Oracle disk IO latency on EC2
A colleague pointed me to this blog post , in which one attendees at a cloud computing panel described disk IO in the cloud (presumably AWS) as "punishingly slow".
We use EC2 for testing purposes here in the Spotlight on Oracle team, and generally we’ve been pretty happy – at least with throughput. Latency is a bit of a mixed bag however. Here’s a typical db file sequential read histogram from one of our bigger EC2 instances (from Spotlight on Oracle):
We do a fair bit of benchmark related workloads, so of course we often overload the disks. However, the two peaks in the above chart are interesting. The 1 ms peak is clearly caching of some form – disks simply cannot return blocks of data in 1ms for random reads given rotational latency, etc. The 1 ms disk reads are probably coming from a non-volatile cache incorporated with the virtual disks (and yes, Oracle was configured with filesystemio_options set to ‘setall’, so filesystem caching was not in effect)
The 16ms peak is poor if that represents the actual physical service time of the disk; but it might be due to overloading the disks and creating some queuing. Let’s try and find out.
When you create an EC2 instance, by default your storage is “ephemeral” – non permanent. It’s more sensible therefore to create datafiles on Elastic Block Storage (EBS) devices that will not evaporate should your instance crash. I was interested in the relative performance of both. You probably never want to store tables on ephemeral storage, but maybe they could be used for temporary or index tablespaces.
I created two tables, one on a EBS backed tablespace and one on ephemeral storage. The table had a 7K row length, so each row was in a block of its own. I then retrieved blocks from the table in sequential order after – of course – flushing the buffer cache and making sure filesystemio_options where set to “setall”. The primary key indexes were on separate tablespaces, so we’re only seeing the IO from the table reads.
These first results were very good (this is from V$FILE_HISTOGRAM):
These results show that Ephemeral is a bit faster than EBS, but that EBS still seems VERY fast. Too good to be true in fact: must be some caching going on in the EBS storage layer.
I restarted the instance (and database of course) and waited a few hours. Hoping that whatever cache exists had been purged. However, the results were not much different. Perhaps my 8K block reads were piggy-backing on a larger block size in Amazon storage? So the first time I read an 8K block it takes 4-8ms, but when I then read a "nearby" block, it's already cached?

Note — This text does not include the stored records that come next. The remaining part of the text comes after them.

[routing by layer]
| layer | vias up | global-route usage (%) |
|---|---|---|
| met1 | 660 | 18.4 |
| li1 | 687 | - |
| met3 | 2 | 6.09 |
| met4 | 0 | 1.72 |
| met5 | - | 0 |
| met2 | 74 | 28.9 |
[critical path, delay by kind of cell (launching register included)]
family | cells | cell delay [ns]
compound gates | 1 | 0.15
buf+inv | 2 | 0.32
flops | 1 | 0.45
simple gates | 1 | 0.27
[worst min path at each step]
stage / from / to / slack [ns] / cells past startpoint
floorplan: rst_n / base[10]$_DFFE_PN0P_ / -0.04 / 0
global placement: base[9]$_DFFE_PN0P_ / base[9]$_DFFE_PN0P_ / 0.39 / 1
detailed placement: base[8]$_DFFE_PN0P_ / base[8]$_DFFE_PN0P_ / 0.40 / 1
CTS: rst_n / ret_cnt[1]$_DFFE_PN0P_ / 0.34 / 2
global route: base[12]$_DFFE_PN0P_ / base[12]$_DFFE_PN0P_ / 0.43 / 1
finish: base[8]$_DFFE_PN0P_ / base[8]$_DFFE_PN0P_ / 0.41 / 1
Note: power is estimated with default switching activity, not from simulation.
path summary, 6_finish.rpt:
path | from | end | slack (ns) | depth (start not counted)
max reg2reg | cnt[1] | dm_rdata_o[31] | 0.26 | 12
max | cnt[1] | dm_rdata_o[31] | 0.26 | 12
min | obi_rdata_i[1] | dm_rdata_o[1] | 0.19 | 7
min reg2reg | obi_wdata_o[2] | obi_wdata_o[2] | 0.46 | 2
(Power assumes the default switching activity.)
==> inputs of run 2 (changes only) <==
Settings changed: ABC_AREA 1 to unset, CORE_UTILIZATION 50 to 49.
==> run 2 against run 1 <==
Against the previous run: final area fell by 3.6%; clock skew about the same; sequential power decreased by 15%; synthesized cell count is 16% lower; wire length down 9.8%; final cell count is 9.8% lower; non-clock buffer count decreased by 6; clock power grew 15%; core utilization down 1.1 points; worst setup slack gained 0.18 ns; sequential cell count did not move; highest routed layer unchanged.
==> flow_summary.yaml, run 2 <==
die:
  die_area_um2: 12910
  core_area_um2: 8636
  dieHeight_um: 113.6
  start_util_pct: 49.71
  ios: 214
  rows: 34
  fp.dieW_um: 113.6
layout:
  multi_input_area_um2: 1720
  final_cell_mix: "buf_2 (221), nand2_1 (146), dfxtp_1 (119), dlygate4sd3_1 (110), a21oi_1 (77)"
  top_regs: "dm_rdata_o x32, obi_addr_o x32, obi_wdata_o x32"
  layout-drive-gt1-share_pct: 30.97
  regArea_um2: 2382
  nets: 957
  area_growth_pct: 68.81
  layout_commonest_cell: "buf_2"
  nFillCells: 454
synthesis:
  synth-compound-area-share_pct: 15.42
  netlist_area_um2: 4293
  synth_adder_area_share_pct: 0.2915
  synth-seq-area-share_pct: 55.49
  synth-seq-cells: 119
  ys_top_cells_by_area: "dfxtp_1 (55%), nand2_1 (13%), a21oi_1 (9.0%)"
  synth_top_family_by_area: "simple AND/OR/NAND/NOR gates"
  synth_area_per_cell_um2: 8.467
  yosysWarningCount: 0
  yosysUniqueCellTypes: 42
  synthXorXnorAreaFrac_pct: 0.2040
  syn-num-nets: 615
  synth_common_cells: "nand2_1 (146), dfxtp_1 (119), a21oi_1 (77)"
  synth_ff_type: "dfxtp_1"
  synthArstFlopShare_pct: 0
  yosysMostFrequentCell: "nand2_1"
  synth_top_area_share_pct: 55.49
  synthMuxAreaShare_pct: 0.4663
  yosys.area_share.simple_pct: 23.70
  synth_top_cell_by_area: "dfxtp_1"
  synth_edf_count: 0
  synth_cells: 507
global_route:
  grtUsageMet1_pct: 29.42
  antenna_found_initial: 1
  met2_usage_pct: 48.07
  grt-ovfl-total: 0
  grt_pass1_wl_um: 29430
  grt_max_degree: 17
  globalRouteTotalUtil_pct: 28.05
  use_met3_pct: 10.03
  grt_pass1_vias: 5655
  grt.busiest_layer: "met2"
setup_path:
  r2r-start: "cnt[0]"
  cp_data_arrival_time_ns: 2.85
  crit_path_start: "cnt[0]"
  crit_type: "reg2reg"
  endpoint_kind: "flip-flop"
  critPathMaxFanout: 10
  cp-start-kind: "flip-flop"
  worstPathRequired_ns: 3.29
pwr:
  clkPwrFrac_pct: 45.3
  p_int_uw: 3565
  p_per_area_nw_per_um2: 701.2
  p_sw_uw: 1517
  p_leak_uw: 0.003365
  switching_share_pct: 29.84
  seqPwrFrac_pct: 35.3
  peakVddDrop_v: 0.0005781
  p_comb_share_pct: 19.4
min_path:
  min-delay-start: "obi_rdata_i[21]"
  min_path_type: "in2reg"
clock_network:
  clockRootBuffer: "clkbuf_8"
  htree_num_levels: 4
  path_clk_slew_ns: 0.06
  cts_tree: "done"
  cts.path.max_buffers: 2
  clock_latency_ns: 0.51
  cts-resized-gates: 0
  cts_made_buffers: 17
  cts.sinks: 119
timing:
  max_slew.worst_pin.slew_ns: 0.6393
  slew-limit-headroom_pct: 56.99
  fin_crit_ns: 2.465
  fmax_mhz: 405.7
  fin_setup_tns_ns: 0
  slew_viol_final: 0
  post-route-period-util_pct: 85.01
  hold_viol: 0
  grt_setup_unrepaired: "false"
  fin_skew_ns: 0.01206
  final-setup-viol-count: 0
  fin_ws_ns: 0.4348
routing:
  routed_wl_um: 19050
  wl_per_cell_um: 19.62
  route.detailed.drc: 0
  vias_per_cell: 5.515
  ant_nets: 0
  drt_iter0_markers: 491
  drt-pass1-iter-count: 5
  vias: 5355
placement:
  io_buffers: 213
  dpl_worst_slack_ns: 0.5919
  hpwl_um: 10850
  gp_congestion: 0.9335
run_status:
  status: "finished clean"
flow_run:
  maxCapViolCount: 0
$ cat config.mk
export PLATFORM = sky130hd
export DESIGN_NAME = i2c_reg_poller
export DESIGN_NICKNAME = d
export VERILOG_FILES = /design/src/rtl/i2c_reg_poller.sv
export SDC_FILE = /design/constraint.sdc
export NUM_CORES = 1
export LEC_CHECK = 0
export BUFFER_PORTS_ARGS = -buffer_cell sky130_fd_sc_hd__buf_2
export CORE_ASPECT_RATIO = 0.6
export CORE_UTILIZATION = 40
export CTS_CLUSTER_DIAMETER = 40
export DETAILED_ROUTE_END_ITERATION = 10
export GPL_TIMING_DRIVEN = 0
export PLACE_DENSITY = 0.64
export SLEW_MARGIN = 20
export SYNTH_ARGS = -nofsm -noshare
export SYNTH_HDL_FRONTEND = slang
export SYNTH_SLANG_ARGS = --single-unit
$ cat constraint.sdc
create_clock -name clk_200k -period 2.61 [get_ports clk_200k]
set_input_delay 0.522 -clock clk_200k [delete_from_list [all_inputs] [get_ports clk_200k]]
set_output_delay 0.522 -clock clk_200k [all_outputs]
set_load 0.01 [all_outputs]
$ cat src/rtl/taxi_fare_meter_if.sv
// Trip-control and fare-readout bundle shared by the meter and whatever drives it.
interface taxi_fare_meter_if #(
    parameter int W = 32
);
    logic         start;
    logic         stop;
    logic         dist_pulse;
    logic         low_speed;
    logic         night;
    logic [W-1:0] distance;
    logic [W-1:0] wait_units;
    logic [W-1:0] fare;
    logic [1:0]   state;
    logic         fare_valid;

    modport master (
        output start, stop, dist_pulse, low_speed, night,
        input  distance, wait_units, fare, state, fare_valid
    );

    modport slave (
        input  start, stop, dist_pulse, low_speed, night,
        output distance, wait_units, fare, state, fare_valid
    );
endinterface
[src/rtl/muldiv_seq.sv]
// Iterative multiply/divide unit: shift-add / Booth multiply and restoring divide,
// one bit per cycle, results into HI/LO with a start/busy/done handshake.
module muldiv_seq #(
    parameter int unsigned WIDTH = 32,
    parameter int unsigned CW    = $clog2(WIDTH) + 1
) (
    input  logic             clock,
    input  logic             clr,
    input  logic             start,
    input  logic [1:0]       op,
    input  logic [WIDTH-1:0] a,
    input  logic [WIDTH-1:0] b,
    input  logic             flush,
    output logic             busy,
    output logic             done,
    output logic             div_zero,
    output logic [WIDTH-1:0] hi,
    output logic [WIDTH-1:0] lo
);

    localparam logic [1:0] S_IDLE = 2'd0;
    localparam logic [1:0] S_RUN  = 2'd1;
    localparam logic [1:0] S_FIX  = 2'd2;
    localparam logic [1:0] S_DONE = 2'd3;

    localparam logic [1:0] OP_MUL  = 2'b00;
    localparam logic [1:0] OP_MULU = 2'b01;
    localparam logic [1:0] OP_DIV  = 2'b10;

    logic [1:0]       state_q, state_d;
    logic [CW-1:0]    cnt_q, cnt_d;
    logic [1:0]       op_q, op_d;
    logic [WIDTH-1:0] a_q, a_d;
    logic [WIDTH-1:0] b_q, b_d;
    logic [WIDTH:0]   acc_q, acc_d;
    logic [WIDTH-1:0] mq_q, mq_d;
    logic             qm1_q, qm1_d;
    logic             qneg_q, qneg_d;
    logic             rneg_q, rneg_d;
    logic [WIDTH-1:0] hi_q, hi_d;
    logic [WIDTH-1:0] lo_q, lo_d;
    logic             dz_q, dz_d;

    logic [WIDTH-1:0] dividend_abs, divisor_abs;
    logic [WIDTH:0]   mulu_sum, booth_sum, div_shift, div_diff;
    logic [WIDTH-1:0] q_fix, r_fix;

    assign busy     = (state_q == S_RUN) || (state_q == S_FIX);
    assign done     = (state_q == S_DONE);
    assign div_zero = dz_q;
    assign hi       = hi_q;
    assign lo       = lo_q;

    assign dividend_abs = (op == OP_DIV && a[WIDTH-1]) ? -a : a;
    assign divisor_abs  = (op == OP_DIV && b[WIDTH-1]) ? -b : b;

    // Accumulator carries one guard bit so Booth (e.g. most-negative squared)
    // and the unsigned add/subtract steps never overflow.
    always_comb begin
        mulu_sum  = acc_q + (mq_q[0] ? {1'b0, a_q} : '0);
        unique case ({mq_q[0], qm1_q})
            2'b01:   booth_sum = acc_q + {a_q[WIDTH-1], a_q};
            2'b10:   booth_sum = acc_q - {a_q[WIDTH-1], a_q};
            default: booth_sum = acc_q;
        endcase
        div_shift = {acc_q[WIDTH-1:0], mq_q[WIDTH-1]};
        div_diff  = div_shift - {1'b0, b_q};
        q_fix     = qneg_q ? -mq_q : mq_q;
        r_fix     = rneg_q ? -acc_q[WIDTH-1:0] : acc_q[WIDTH-1:0];
    end

    always_comb begin
        state_d = state_q;
        cnt_d   = cnt_q;
        op_d    = op_q;
        a_d     = a_q;
        b_d     = b_q;
        acc_d   = acc_q;
        mq_d    = mq_q;
        qm1_d   = qm1_q;
        qneg_d  = qneg_q;
        rneg_d  = rneg_q;
        hi_d    = hi_q;
        lo_d    = lo_q;
        dz_d    = dz_q;

        unique case (state_q)
            S_IDLE, S_DONE: begin
                if (start) begin
                    op_d    = op;
                    a_d     = a;
                    b_d     = op[1] ? divisor_abs : b;
                    mq_d    = op[1] ? dividend_abs : b;
                    acc_d   = '0;
                    qm1_d   = 1'b0;
                    qneg_d  = (op == OP_DIV) && (a[WIDTH-1] ^ b[WIDTH-1]);
                    rneg_d  = (op == OP_DIV) && a[WIDTH-1];
                    dz_d    = 1'b0;
                    cnt_d   = '0;
                    state_d = (op[1] && (b == '0)) ? S_FIX : S_RUN;
                end else begin
                    state_d = S_IDLE;
                end
            end
            S_RUN: begin
                if (flush) begin
                    state_d = S_IDLE;
                end else begin
                    unique case (op_q)
                        OP_MULU: begin
                            acc_d = {1'b0, mulu_sum[WIDTH:1]};
                            mq_d  = {mulu_sum[0], mq_q[WIDTH-1:1]};
                        end
                        OP_MUL: begin
                            acc_d = {booth_sum[WIDTH], booth_sum[WIDTH:1]};
                            mq_d  = {booth_sum[0], mq_q[WIDTH-1:1]};
                            qm1_d = mq_q[0];
                        end
                        default: begin
                            acc_d = div_diff[WIDTH] ? div_shift : div_diff;
                            mq_d  = {mq_q[WIDTH-2:0], ~div_diff[WIDTH]};
                        end
                    endcase
                    cnt_d = cnt_q + CW'(1);
                    if (cnt_q == CW'(WIDTH - 1)) begin
                        state_d = S_FIX;
                    end
                end
            end
            S_FIX: begin
                if (flush) begin
                    state_d = S_IDLE;
                end else begin
                    if (op_q[1] && (b_q == '0)) begin
                        hi_d = a_q;
                        lo_d = '1;
                        dz_d = 1'b1;
                    end else if (op_q[1]) begin
                        hi_d = r_fix;
                        lo_d = q_fix;
                    end else begin
                        hi_d = acc_q[WIDTH-1:0];
                        lo_d = mq_q;
                    end
                    state_d = S_DONE;
                end
            end
            default: state_d = S_IDLE;
        endcase
    end

    always_ff @(posedge clock or negedge clr) begin
        if (!clr) begin
            state_q <= S_IDLE;
            cnt_q   <= '0;
            op_q    <= '0;
            a_q     <= '0;
            b_q     <= '0;
            acc_q   <= '0;
            mq_q    <= '0;
            qm1_q   <= 1'b0;
            qneg_q  <= 1'b0;
            rneg_q  <= 1'b0;
            hi_q    <= '0;
            lo_q    <= '0;
            dz_q    <= 1'b0;
        end else begin
            state_q <= state_d;
            cnt_q   <= cnt_d;
            op_q    <= op_d;
            a_q     <= a_d;
            b_q     <= b_d;
            acc_q   <= acc_d;
            mq_q    <= mq_d;
            qm1_q   <= qm1_d;
            qneg_q  <= qneg_d;
            rneg_q  <= rneg_d;
            hi_q    <= hi_d;
            lo_q    <= lo_d;
            dz_q    <= dz_d;
        end
    end

endmodule
--- config.mk ---
export PLATFORM = sky130hd
export DESIGN_NAME = data_mem_access_sequencer
export DESIGN_NICKNAME = d
export VERILOG_FILES = /design/src/rtl/data_mem_access_sequencer.sv
export SDC_FILE = /design/constraint.sdc
export NUM_CORES = 1
export LEC_CHECK = 0
export ABC_AREA = 1
export BUFFER_PORTS_ARGS = -buffer_cell sky130_fd_sc_hd__buf_2
export CAP_MARGIN = 20
export CORE_MARGIN = 4
export CORE_UTILIZATION = 55
export CTS_CLUSTER_DIAMETER = 150
export CTS_CLUSTER_SIZE = 24
export DETAILED_ROUTE_END_ITERATION = 10
export GPL_TIMING_DRIVEN = 0
export PLACE_DENSITY = 0.77
export SLEW_MARGIN = 20
export SYNTH_ARGS = -nofsm -noshare
export SYNTH_HDL_FRONTEND = slang
export SYNTH_SLANG_ARGS = --single-unit
--- constraint.sdc ---
create_clock -name clock -period 5.8 [get_ports clock]
set_input_delay 0.29 -clock clock [delete_from_list [all_inputs] [get_ports clock]]
set_output_delay 0.29 -clock clock [all_outputs]
set_load 0.005 [all_outputs]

So next, I tried performing random reads on a really massive table to try and prevent this sort of caching. I used SQL trace to capture all the db file sequential read times. The following perl snippet was used to collect the distribution of IO times (77203 is the obj# of my test table):
Now we see something that looks like it might reflect more accurately the non-cached EBS response time:
These times aren’t that great, but aren’t totally outside the range of what we’re used to in JBOD (Just A Bunch Of Disks).
So based on this little bit of research, here’s my current take on EC2 IO latency:
- The underlying disk system implements some form of caching: as a result disk reads often appear to be super-fast if they are pick up data in the storage cache. For a typical database, this will make some proportion of single block reads appear to complete in 1ms range.
- When the cache is bypassed, latencies of between 4-10 ms can be expected.
- Ephemeral storage appears to be somewhat faster that EBS. You'd be nuts to put any data you wanted to keep on ephemeral storage, but maybe we could consider using it for temporary tablespaces.
I did a little bit of work on throughput while writing Oracle Performance Survival Guide. Here's a chart that shows an attempt to push up read throughput on an EBS based tablespace:
I really need to spend some more time benchmarking throughput, but based on this simple test, it seems like you can get a couple of hundred IOPS out of an EBS filesystem before latency starts to run away.